Records drawn from a dataset
------------------------------
## src/rtl/lcd_bus_responder.sv

```systemverilog
// -----------------------------------------------------------------------------
// lcd_bus_responder
//
// Panel side of an HD44780-style character-LCD bus. Decodes instruction and
// data writes into an internal DDRAM and answers status and data reads.
// Intended as an on-chip LCD model for controller bring-up and as a bus
// target in system simulation.
//
// Parameters
//   DDRAM_DEPTH   DDRAM size in bytes (address counter is 7 bits, <= 128)
//   BUSY_CYCLES   busy time after a data write or an ordinary instruction
//   CLEAR_CYCLES  busy time after clear/return-home (>= DDRAM_DEPTH, so the
//                 clear sweep always finishes inside the busy window)
//
// Ports
//   clk          clock; every bus input is synchronous to it
//   rst          synchronous reset, active-high
//   lcd_rs       register select: 0 = instruction/status, 1 = data
//   lcd_rw       0 = write, 1 = read
//   lcd_en       enable; a transfer completes on its falling edge
//   lcd_data_i   write data from the controller
//   lcd_data_o   read data to the controller (0 when not driving)
//   lcd_data_oe  drive enable for lcd_data_o
//   busy         busy flag (also bit 7 of a status read)
//   ddram_addr   current address counter
//   cmd_err      one-cycle pulse on a rejected or illegal transfer
//
// Optional feature (macro LCD_RESP_SCAN_PORT_EN)
//   Adds scan_addr (in, 7) and scan_data (out, 8): a side read port that
//   returns mem[scan_addr] one cycle later, 0x00 for addresses beyond the
//   DDRAM. It ignores bus traffic; a same-cycle bus write returns the old byte.
//
// Bus handshake
//   rs/rw/data are captured on every cycle lcd_en is high. The transfer
//   completes at the strobe (lcd_en registered high, now low) and acts on the
//   values captured in the last en-high cycle. A strobe is accepted only when
//   the busy counter is zero in the strobe cycle itself; the resulting
//   ddram_addr/busy change is visible in the following cycle.
// -----------------------------------------------------------------------------
module lcd_bus_responder #(
  parameter int DDRAM_DEPTH  = 80,
  parameter int BUSY_CYCLES  = 37,
  parameter int CLEAR_CYCLES = 1520
) (
  input  logic       clk,
  input  logic       rst,
  input  logic       lcd_rs,
  input  logic       lcd_rw,
  input  logic       lcd_en,
  input  logic [7:0] lcd_data_i,
  output logic [7:0] lcd_data_o,
  output logic       lcd_data_oe,
  output logic       busy,
  output logic [6:0] ddram_addr,
  output logic       cmd_err
`ifdef LCD_RESP_SCAN_PORT_EN
  ,
  input  logic [6:0] scan_addr,
  output logic [7:0] scan_data
`endif
);

  // Counter must hold the longest busy load.
  localparam int CMAX = (CLEAR_CYCLES > BUSY_CYCLES) ? CLEAR_CYCLES : BUSY_CYCLES;
  localparam int CW   = $clog2(CMAX + 1);

  localparam logic [CW-1:0] LD_BUSY   = CW'(BUSY_CYCLES);
  localparam logic [CW-1:0] LD_CLEAR  = CW'(CLEAR_CYCLES);
  localparam logic [CW-1:0] LD_RESET  = CW'(DDRAM_DEPTH);
  localparam logic [7:0]    DEPTH8    = 8'(DDRAM_DEPTH);
  localparam logic [6:0]    LAST_ADDR = 7'(DDRAM_DEPTH - 1);
  localparam logic [7:0]    BLANK     = 8'h20;

  // IDLE: no command in flight. EXEC: the cycle in which an accepted
  // command's effects (address, memory, busy load) first become visible.
  // WAIT: busy counter running down.
  typedef enum logic [1:0] {
    ST_IDLE = 2'd0,
    ST_EXEC = 2'd1,
    ST_WAIT = 2'd2
  } state_t;

  state_t        state;

  // Bus capture
  logic          en_q;
  logic          cap_rs;
  logic          cap_rw;
  logic [7:0]    cap_d;

  // Core state
  logic [CW-1:0] count;
  logic [6:0]    addr;
  logic          id;          // 1 = increment, 0 = decrement
  logic          sweep_on;    // blank-fill of DDRAM in progress
  logic [6:0]    sweep_ptr;
  logic          oe_q;
  logic [7:0]    rd_q;
  logic          err_q;

  logic [7:0]    mem [DDRAM_DEPTH];

  // Decode results
  logic          strobe;
  logic          busy_now;
  logic [6:0]    addr_step;
  logic [6:0]    nxt_addr;
  logic          nxt_id;
  logic          cnt_load;
  logic [CW-1:0] cnt_val;
  logic          sweep_go;
  logic          mem_we;
  logic          err_nxt;
  logic          exec_go;

  assign strobe   = en_q & ~lcd_en;
  assign busy_now = (count != '0);

  // Address counter step with wrap in both directions.
  always_comb begin
    addr_step = addr;
    if (id) begin
      addr_step = (addr == LAST_ADDR) ? 7'd0 : addr + 7'd1;
    end else begin
      addr_step = (addr == 7'd0) ? LAST_ADDR : addr - 7'd1;
    end
  end

  // Transfer decode. Instruction writes are classified by their highest set
  // bit; a status read strobe is accepted silently and changes nothing.
  always_comb begin
    nxt_addr = addr;
    nxt_id   = id;
    cnt_load = 1'b0;
    cnt_val  = '0;
    sweep_go = 1'b0;
    mem_we   = 1'b0;
    err_nxt  = 1'b0;
    exec_go  = 1'b0;
    if (strobe) begin
      if (busy_now) begin
        // Writes and data reads are rejected while busy; status reads are not.
        err_nxt = ~cap_rw | cap_rs;
      end else if (!cap_rw) begin
        exec_go = 1'b1;
        if (cap_rs) begin
          mem_we   = 1'b1;
          nxt_addr = addr_step;
          cnt_load = 1'b1;
          cnt_val  = LD_BUSY;
        end else begin
          casez (cap_d)
            8'b1???_????: begin
              cnt_load = 1'b1;
              cnt_val  = LD_BUSY;
              if ({1'b0, cap_d[6:0]} >= DEPTH8) begin
                nxt_addr = 7'd0;
                err_nxt  = 1'b1;
              end else begin
                nxt_addr = cap_d[6:0];
              end
            end
            8'b0000_0001: begin
              nxt_addr = 7'd0;
              nxt_id   = 1'b1;
              sweep_go = 1'b1;
              cnt_load = 1'b1;
              cnt_val  = LD_CLEAR;
            end
            8'b0000_001?: begin
              nxt_addr = 7'd0;
              cnt_load = 1'b1;
              cnt_val  = LD_CLEAR;
            end
            8'b0000_01??: begin
              nxt_id   = cap_d[1];
              cnt_load = 1'b1;
              cnt_val  = LD_BUSY;
            end
            8'b0000_0000: begin
              // no-op: no busy period
              cnt_load = 1'b0;
            end
            default: begin
              cnt_load = 1'b1;
              cnt_val  = LD_BUSY;
            end
          endcase
        end
      end else if (cap_rs) begin
        // Accepted data read: post-step the address, no busy period.
        exec_go  = 1'b1;
        nxt_addr = addr_step;
      end
    end
  end

  // Control state, bus capture and registered read path.
  always_ff @(posedge clk) begin
    if (rst) begin
      state     <= ST_WAIT;
      en_q      <= 1'b0;
      cap_rs    <= 1'b0;
      cap_rw    <= 1'b0;
      cap_d     <= 8'h00;
      count     <= LD_RESET;
      addr      <= 7'd0;
      id        <= 1'b1;
      sweep_on  <= 1'b1;
      sweep_ptr <= 7'd0;
      oe_q      <= 1'b0;
      rd_q      <= 8'h00;
      err_q     <= 1'b0;
    end else begin
      en_q <= lcd_en;
      if (lcd_en) begin
        cap_rs <= lcd_rs;
        cap_rw <= lcd_rw;
        cap_d  <= lcd_data_i;
      end

      oe_q  <= lcd_en & lcd_rw;
      rd_q  <= busy_now ? 8'h00 : mem[addr];
      err_q <= err_nxt;

      addr <= nxt_addr;
      id   <= nxt_id;

      // A load only happens on an accepted strobe, i.e. with count at zero,
      // so it never competes with the decrement.
      if (cnt_load) begin
        count <= cnt_val;
      end else if (busy_now) begin
        count <= count - CW'(1);
      end

      if (sweep_go) begin
        sweep_on  <= 1'b1;
        sweep_ptr <= 7'd0;
      end else if (sweep_on) begin
        if (sweep_ptr == LAST_ADDR) begin
          sweep_on <= 1'b0;
        end
        sweep_ptr <= sweep_ptr + 7'd1;
      end

      case (state)
        ST_IDLE: begin
          if (exec_go) state <= ST_EXEC;
        end
        ST_EXEC: begin
          state <= ST_WAIT;
        end
        ST_WAIT: begin
          if (exec_go) begin
            state <= ST_EXEC;
          end else if (!busy_now) begin
            state <= ST_IDLE;
          end
        end
        default: begin
          state <= ST_IDLE;
        end
      endcase
    end
  end

  // DDRAM write port. The sweep only runs while busy and bus writes are only
  // accepted while not busy, so the two sources never collide.
  always_ff @(posedge clk) begin
    if (!rst) begin
      if (sweep_on) begin
        mem[sweep_ptr] <= BLANK;
      end else if (mem_we) begin
        mem[addr] <= cap_d;
      end
    end
  end

`ifdef LCD_RESP_SCAN_PORT_EN
  always_ff @(posedge clk) begin
    if (rst) begin
      scan_data <= 8'h00;
    end else if ({1'b0, scan_addr} < DEPTH8) begin
      scan_data <= mem[scan_addr];
    end else begin
      scan_data <= 8'h00;
    end
  end
`else
  // Without the scan port the DDRAM is visible only through bus data reads.
`endif

  // Status reads are live; data reads come from the registered read path.
  assign lcd_data_o  = oe_q ? (cap_rs ? rd_q : {busy_now, addr}) : 8'h00;
  assign lcd_data_oe = oe_q;
  assign busy        = busy_now;
  assign ddram_addr  = addr;
  assign cmd_err     = err_q;

endmodule

```

## config.mk

```make
export PLATFORM = sky130hd
export DESIGN_NAME = lcd_bus_responder
export DESIGN_NICKNAME = d
export VERILOG_FILES = /design/src/rtl/lcd_bus_responder.sv
export SDC_FILE = /design/constraint.sdc
export NUM_CORES = 1
export LEC_CHECK = 0
export CAP_MARGIN = 40
export CORE_MARGIN = 2
export CORE_UTILIZATION = 32
export DETAILED_ROUTE_END_ITERATION = 7
export MAX_ROUTING_LAYER = met4
export PLACE_DENSITY = 0.5
export SLEW_MARGIN = 10
export SYNTH_ARGS = -nofsm -noshare
export SYNTH_HDL_FRONTEND = slang
export SYNTH_SLANG_ARGS = --single-unit
```

## constraint.sdc

```tcl
create_clock -name clk -period 12.8 [get_ports clk]
set_input_delay 2.56 -clock clk [delete_from_list [all_inputs] [get_ports clk]]
set_output_delay 2.56 -clock clk [all_outputs]
set_load 0.1 [all_outputs]
```

# After elaboration in Yosys (flattened, before gate mapping)

Memory sizes are Yosys's and may differ from the RTL's. A register that Yosys moved wholly into a read port is not among the register bits.
Index checks and enable logic that the tools add are counted.

Add/sub/neg operators: 4
$lt $le $gt $ge: 1
Eq/ne operators: 6
Multiplexer cells: 49
Bitwise gates (word level): 8
Reductions and logical operators: 13

Operator list:

| operator                                                               | number |
|---|---|
| 11-bit 2-to-1 mux                                                      | 6 |
| 7-bit 2-to-1 mux                                                       | 8 |
| 1-bit 2-to-1 mux                                                       | 29 |
| 8-bit 2-to-1 mux                                                       | 3 |
| 11-bit one-hot mux with 2 select lines                                 | 1 |
| 7-bit by 1-bit adder with 7-bit output (second input constant)         | 2 |
| 7-bit equality test (second input constant)                            | 2 |
| 7-bit one-hot mux with 2 select lines                                  | 1 |
| 11-bit nonzero test                                                    | 1 |
| 11-bit by 1-bit subtractor with 11-bit output (second input constant)  | 1 |
| 8-bit by 1-bit equality test with 1-bit output (second input constant) | 1 |
| 8-bit zero test                                                        | 1 |
| 2-bit OR reduction                                                     | 4 |
| 8-bit OR reduction                                                     | 1 |
| 7-bit by 1-bit equality test with 1-bit output (second input constant) | 1 |
| 7-bit greater-or-equal comparator (second input constant)              | 1 |
| 7-bit zero test                                                        | 1 |
| 7-bit by 1-bit subtractor with 7-bit output (second input constant)    | 1 |
| 6-bit by 1-bit equality test with 1-bit output (second input constant) | 1 |
| 1-bit inverter                                                         | 5 |
| 5-bit AND reduction                                                    | 1 |
| 4-bit AND reduction                                                    | 1 |
| 2-bit nonzero test                                                     | 2 |
| 3-bit nonzero test                                                     | 1 |
| 4 further kinds                                                        | 5 |

Bits in registers: 40
RAM bits: 640
Input port bits: 13
Word-level logic and storage cells: 93
Memories kept: 1

Memories:

| name | depth | width | read ports | clocked after Yosys merged registers in | write ports | RTL line | RTL |
|---|---|---|---|---|---|---|---|
| mem  | 80    | 8     | 1          | 1                                       | 1           | 101      | `logic [7:0] mem [DDRAM_DEPTH];` |

# Longest topological paths before layout

Gate-level depths: netlist of the first run.

Word-level depth: 10
Gate-level depth with buffers: 10
Gate-level depth less buffers: 7

# Worst setup path after synthesis of the first run

No wires, ideal clock.

Kind: input port to flip-flop
From: in rst
To: mem mem[0][1] (data pin)
Library setup time: 0.797 ns
Arrival: 6.321 ns
Required time: 12.003 ns
Setup slack: 5.681 ns
Stages on the path: 4
Cell sequence: clkbuf_1 nor3b_1 nand3_1 nor3_1

Word-level cells in the longest chain between the ends: 4

RTL lines:

| item                                   | RTL line | RTL |
|---|---|---|
| start, declared                        | 46       | `input logic rst,` |
| 1-bit 2-to-1 mux                       | 271      | `if (!rst) begin` |
| 1-bit 2-to-1 mux (implied by the code) | 275      | `mem[addr] <= cap_d;` |
| 8-bit OR reduction (no source line)    | -        |  |
| 8-bit 2-to-1 mux (no source line)      | -        |  |
| end, declared                          | 101      |  |

No other way between the ends.

# Final worst setup path of the first run

From: in lcd_en
To: mem mem[6][5], enable pin

Word-level cells in the longest chain between the ends: 9
Elaborated cells between the ends (all ways): 10
Classes of those cells: mux: 7; bitwise: 2; reduce/logical: 1

RTL lines:

| item                                                                         | RTL line | RTL |
|---|---|---|
| start, declared                                                              | 49       | `input logic lcd_en,` |
| 1-bit inverter *                                                             | 116      | `assign strobe = en_q & ~lcd_en;` |
| 1-bit bitwise AND *                                                          | 116      |  |
| 1-bit 2-to-1 mux *                                                           | 140      | `if (strobe) begin` |
| 1-bit 2-to-1 mux *                                                           | 274      | `end else if (mem_we) begin` |
| 1-bit 2-to-1 mux *                                                           | 272      | `if (sweep_on) begin` |
| 1-bit 2-to-1 mux *                                                           | 271      |  |
| 1-bit 2-to-1 mux (implied by the code) *                                     | 275      |  |
| 8-bit OR reduction (no source line)                                          | -        |  |
| 7-bit 2-to-1 mux (no source line) / 1-bit 2-to-1 mux (equally long branches) | -        |  |

Every way passes the cells marked *; elsewhere a longest branch is shown, timed or not.

==> flow_summary.json, run 1 <==
{
  "nets": 1661,
  "drtIter0Drc": 2010,
  "syn_area_um2": 28200,
  "rsz0062_at_grt": "no",
  "yosys-top-cells-area": "edfxtp_1, mux4_2, mux2i_1",
  "synth_seq_cells": 688,
  "r2r-start": "count[5]",
  "dieArea_um2": 90500,
  "ys_warn_count": 0,
  "synth_edf_count": 640,
  "hpwl_um": 50400,
  "track_usage": 0.176,
  "cts-hold-fix-buffers": 0,
  "crit_type": "input pin to register",
  "finalPower_w": 0.00473,
  "end_kind": "register",
  "num_antenna_cells": 0,
  "hold_violations": 0,
  "async_flop_share": 0,
  "dieHeight_um": 301,
  "ys_seq_area_frac": 0.716,
  "min_from": "count[1]",
  "synthAdderAreaFrac": 0.00222,
  "postSynthCellCount": 1565,
  "final_antenna_net_count": 0,
  "clk_pin_slew_ns": 0.06,
  "totalWireLength_um": 77100,
  "core_area_um2": 87000,
  "insertion_delay_ns": 0.62,
  "synth_nets": 1583,
  "finalCritPeriodShare": 0.469,
  "grt_max_degree": 57,
  "yosysUniqueCellTypes": 75,
  "min_path_cells": 2,
  "die-width_um": 301,
  "synth-compound-area-share": 0.0382,
  "min_period_ns": 6.00,
  "gp_congestion": 0.852,
  "crit_path_start_kind": "input pin",
  "syn_to_final_growth_pct": 15.5,
  "cts_tree": "built",
  "grt_overflow_total": 0,
  "max_freq_mhz": 167,
  "synth_top_area_share": 0.682,
  "worstPathMaxFanout": 13,
  "synth_xor_area_frac": 0.00559,
  "htree_num_levels": 3,
  "floorplan.initialDensity": 0.324,
  "viasPerCell": 5.32,
  "finalNonFillerCells": 2856,
  "setup_slack_ns": 6.80,
  "cts_setup_buffers": 0,
  "p_leak_nw": 9.29,
  "rr_worst_depth": 6,
  "relSlewSlack": 0.170,
  "post-place-ws_ns": 6.18,
  "num_rows": 108,
  "cts.sink_count": 688,
  "combPwrFrac": 0.015,
  "grt_pass1_wl_um": 111000,
  "synth_top_area_cell": "edfxtp_1",
  "synth.area.mux_share": 0.151,
  "clockPowerShare": 0.467,
  "finalSetupViolCount": 0,
  "drive_above_1_share": 0.194,
  "cts_max_path_buffers": 3,
  "tightestPinTransition_ns": 1.25,
  "first_pass_iters": 6,
  "ys.flop_type": "edfxtp_1",
  "cts_buffers": 73,
  "peakVddDrop_mv": 0.0844,
  "ff2ff_setup_slack_ns": 8.57,
  "cap_violations": 0,
  "finClkSkew_ns": 0.0220,
  "port-buffer-count": 30,
  "slew_violations": 0,
  "r2r-end": "mem[6][5]",
  "antenna_found_initial": 4,
  "root_buffer": "clkbuf_16",
  "hold_end": "count[1]",
  "power_frac_seq": 0.517,
  "cp.required_ns": 13.04,
  "pwr_density_cell_nw_per_um2": 145,
  "wire_per_inst_um": 27.0,
  "synth_top_family_by_area": "multiplexers",
  "status": "complete, no violations",
  "synth.avg_cell_area_um2": 18.0,
  "drc": 0,
  "hold_path.class": "register to register",
  "via_count": 15193,
  "swShare": 0.200,
  "arrival_ns": 6.24,
  "ioPinCount": 31,
  "p_sw_w": 0.000944,
  "crit_start": "lcd_en",
  "cts_resized": 0,
  "fin_tns_setup_ns": 0,
  "dp.cells": 2723,
  "synth_simple_gate_area_share": 0.0625,
  "p_int_w": 0.00378,
  "grt_pass1_vias": 15209
}
==> synth_stat cells, types with 7 or more instances <==
cell type / n
dfxtp_1: 48
clkbuf_1: 14
nor4_1: 8
inv_1: 11
o21ai_1: 9
o21ai_0: 11
and4_1: 7
buf_2: 21
nand2b_1: 12
a22oi_1: 32
xnor2_1: 8
a31oi_1: 24
nor3_1: 26
mux2i_1: 107
nor2_1: 133
nor2b_1: 24
and3_1: 12
edfxtp_1: 640
nand2_1: 53
xor2_1: 10
buf_4: 20
mux4_2: 116
buf_6: 18
a21oi_1: 35
nand4_1: 12
a211oi_1: 9
mux4_1: 19
nand3_1: 27
==> worst max path at each step <==
| stage | depth (start not counted) | end | slack (ns) |
|---|---|---|---|
| 6_report | 6 | mem[6][5] | 6.80 |
| 5_1_grt | 6 | mem[6][7] | 6.59 |
| 4_1_cts | 6 | mem[6][5] | 6.81 |
| 3_5_place_dp | 6 | mem[22][3] | 6.18 |
| 3_3_place_gp | 6 | mem[22][3] | 6.23 |
| 2_1_floorplan | 4 | mem[0][1] | 5.68 |
==> flip-flops by register name, summed over array words and instances (netlist names) <==
signal	cells
ddram_addr	7
cap_d	8
count	11
sweep_on	1
en_q	1
cap_rw	1
rd_q	8
cap_rs	1
cmd_err	1
lcd_data_oe	1
sweep_ptr	7
mem	640
id	1
==> placed cells by master (no fill, tap or decap), types with 13 or more instances in the layout <==
master,count
a21oi_1,35
a22oi_1,28
a31oi_1,23
buf_4,31
buf_8,19
clkbuf_16,75
clkdlybuf4s50_1,30
clkinv_1,13
dfxtp_1,44
edfxtp_1,640
mux2i_1,107
mux4_1,19
mux4_2,116
nand2_1,53
nand3_1,27
nor2_1,133
nor2b_1,24
nor3_1,25
==> critical path, cell delays in order <==
cell,delay [ns]
clkdlybuf4s50_1,0.76
nor3b_1,0.42
nand3_1,0.36
nor3_2,0.49
nand2_1,0.66
a21oi_1,0.98
==> cell families (layout without fill, tap and decap cells) <==
family / Yosys count / count (layout)
buffers and inverters: 98 / 234
XOR/XNOR: 18 / 18
AND/OR/NAND/NOR: 351 / 351
adder cells (fa/ha/maj): 5 / 5
AO/OA/AOI/OAI: 157 / 157
flip-flops: 688 / 688
multiplexers: 248 / 248
==> metal layers <==
| metal | GRT usage | share of wire | vias up |
|---|---|---|---|
| li1 | - | - | 6486 |
| met1 | 0.246 | 0.45 | 8020 |
| met2 | 0.268 | 0.47 | 578 |
| met3 | 0.0305 | 0.060 | 109 |
| met4 | 0.0444 | 0.022 | 0 |
| met5 | - | 0 | - |
==> power groups by stage <==
stage,Combinational (W),Clock (W),Sequential (W)
CTS,0.0000727,0.00225,0.00244
global route,0.0000786,0.00234,0.00244
floorplan,0.0000458,0,0.00249
finish,0.0000731,0.00221,0.00244
detailed placement,0.0000723,0,0.00249
global placement,0.0000686,0,0.00249
==> per-stage QoR <==
step | instance area, um^2 | utilization | hold slack, ns
global placement | 29500 | 0.340 | 0.502
detailed placement | 30100 | 0.346 | 0.512
CTS | 32600 | 0.374 | 0.526
finish | 32600 | 0.374 | 0.535
global route | 32600 | 0.374 | 0.595
floorplan | 28200 | - | 0.480
==> layout make-up <==
type / count / area (um^2)
Fill cell: 7999 / 54400
Sequential cell: 688 / 20200
Multi-Input combinational cell: 779 / 7360
Clock buffer: 86 / 1920
Tap cell: 1155 / 1450
Timing Repair Buffer: 88 / 1030
Clock inverter: 47 / 578
Inverter: 13 / 53.8
Note: power is estimated with default switching activity, not from simulation.
==> inputs of run 2 (changes only) <==
==> constraint.sdc (replaced) <==
create_clock -name clk -period 6.2 [get_ports clk]
set_input_delay 1.24 -clock clk [delete_from_list [all_inputs] [get_ports clk]]
set_output_delay 1.24 -clock clk [all_outputs]
set_load 0.1 [all_outputs]
==> run 2 against run 1 <==
Effect of this change:
- cell count is 0.11% lower
- combinational power is 110% higher
- die area stayed put
- first-iteration DRC count is 19% lower
- non-clock buffer count is 2 higher
- hold slack better by 0.012 ns
- wire length is 1.6% lower
- power is 96% higher
- cell area is 0.93% lower
- largest power group unchanged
------------------------------
▶ [DESCRIPTION OF THE TASK]: From the entries, work out how many lines include the word "subtractor", answering with the number only.

▶ [EXERCISE OUTPUT]: 2